Dr. Carlene Cornish: Because there could be cultural taboos, so there's complexity for the practise educator because sometimes their supervising students, who may have undiagnosed learning needs. But there's no reasonable adjustments. Yeah, made for them in that regard. So varies. The support varies and.
Dr. Anne Anka: Yeah.
So.
Dr. Carlene Cornish: And the other thing that we do need to acknowledge that there's a curriculum difference in of knowledge because.
Yes.
Dr. Carlene Cornish: Various students, international students.
Dr. Carlene Cornish: They have been trained in sometimes community work related modules like anthropology. Those are valuable kind of modules that can.
Dr. Carlene Cornish: Help complement the focus on the ecological approach. It's almost like we expect students to park that knowledge, but we need to integrate that knowledge because that foundational knowledge will enhance their assessment. The curriculum differences can create a great shock for our students, and that can delay their capacity to really.
Dr. Carlene Cornish: Reorientate their cognition and their knowledge of social practise.

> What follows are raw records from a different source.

[src/rtl/fetch_unit.sv]
// fetch_unit: PC owner and single-outstanding instruction fetch with halt/resume and misalign trap.
module fetch_unit
    import fetch_unit_pkg::*;
#(
    parameter int              XLEN     = 32,
    parameter logic [XLEN-1:0] RESET_PC = '0
) (
    input  logic            clk,
    input  logic            rst_n,
    output logic            imem_req,
    output logic [XLEN-1:0] imem_addr,
    input  logic            imem_ack,
    input  logic [31:0]     imem_rdata,
    output logic [31:0]     instr,
    output logic            instr_valid,
    input  logic            instr_ready,
    output logic [XLEN-1:0] pc,
    output logic [XLEN-1:0] pc_plus4,
    input  logic [1:0]      pc_src,
    input  logic [XLEN-1:0] imm_ext,
    input  logic [XLEN-1:0] alu_result,
    input  logic            dbg_resume,
    output logic            halted,
    output logic            misalign
);

    fetch_state_e    state;
    logic [XLEN-1:0] next_pc;
    logic            is_break;
    logic            misaligned;

    assign imem_addr = pc;
    assign pc_plus4  = pc + XLEN'(4);

    pc_next_sel #(.XLEN(XLEN)) u_pc_next_sel (
        .pc         (pc),
        .pc_src     (pc_src),
        .imm_ext    (imm_ext),
        .alu_result (alu_result),
        .next_pc    (next_pc),
        .is_break   (is_break),
        .misaligned (misaligned)
    );

    // Outputs are registered alongside the state so they change only on state transitions.
    always_ff @(posedge clk or negedge rst_n) begin
        if (!rst_n) begin
            state       <= FETCH_ST_START;
            pc          <= RESET_PC;
            instr       <= NOP;
            instr_valid <= 1'b0;
            imem_req    <= 1'b0;
            halted      <= 1'b0;
            misalign    <= 1'b0;
        end else begin
            case (state)
                FETCH_ST_START: begin
                    state    <= FETCH_ST_FETCH;
                    imem_req <= 1'b1;
                end
                FETCH_ST_FETCH: if (imem_ack) begin
                    instr       <= imem_rdata;
                    imem_req    <= 1'b0;
                    instr_valid <= 1'b1;
                    state       <= FETCH_ST_VALID;
                end
                FETCH_ST_VALID: if (instr_ready) begin
                    instr_valid <= 1'b0;
                    if (is_break || misaligned) begin
                        halted   <= 1'b1;
                        misalign <= misaligned;
                        state    <= FETCH_ST_HALT;
                    end else begin
                        pc       <= next_pc;
                        imem_req <= 1'b1;
                        state    <= FETCH_ST_FETCH;
                    end
                end
                FETCH_ST_HALT: if (dbg_resume) begin
                    pc       <= pc_plus4;
                    misalign <= 1'b0;
                    halted   <= 1'b0;
                    imem_req <= 1'b1;
                    state    <= FETCH_ST_FETCH;
                end
                default: state <= FETCH_ST_START;
            endcase
        end
    end

endmodule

Dr. Anne Anka: I just want to mention something about differences in curriculum and differences, ways of teaching and their impact. So for example, my background, I've come from Ghana originally and and the way of teaching is different and the way of expectation of writing is also different. So in that context we read about a book by a professor.
Dr. Carlene Cornish: OK.
Dr. Anne Anka: You memorise that and then you write, and that's what knowledge, knowledge creation is all about.
Dr. Anne Anka: In UK context you read about something you critically reflect about that and then you write about that, challenging what you prefer to have said.
Dr. Anne Anka: Quick analysis.
Dr. Anne Anka: Might not be used to other people from coming from abroad, and that can cause someone to fail. So again, learning about the ways of teaching from other continent and in the ways of practising and then building on that knowledge is what I see about what decolonizing the curriculum means to me.
Zahra Farkane: I was just going to draw on what Doctor Cornish said, something about power imbalance about students being afraid to report any issues when it comes to placement and that is I think it's a key point in particularly in the context of international students, because I feel that the power imbalance in Internet with international students.
Zahra Farkane: Placement.
Zahra Farkane: It has got so many other layers. It's not only that I'm afraid, it's not for me, but I just give an example. It's not only that the student is afraid to fail the placement, but if they are in the UK on a visa, on a student visa, that's potentially a visa, they paid so much money for, there's a lot of help from their families. There's a lot of expectation.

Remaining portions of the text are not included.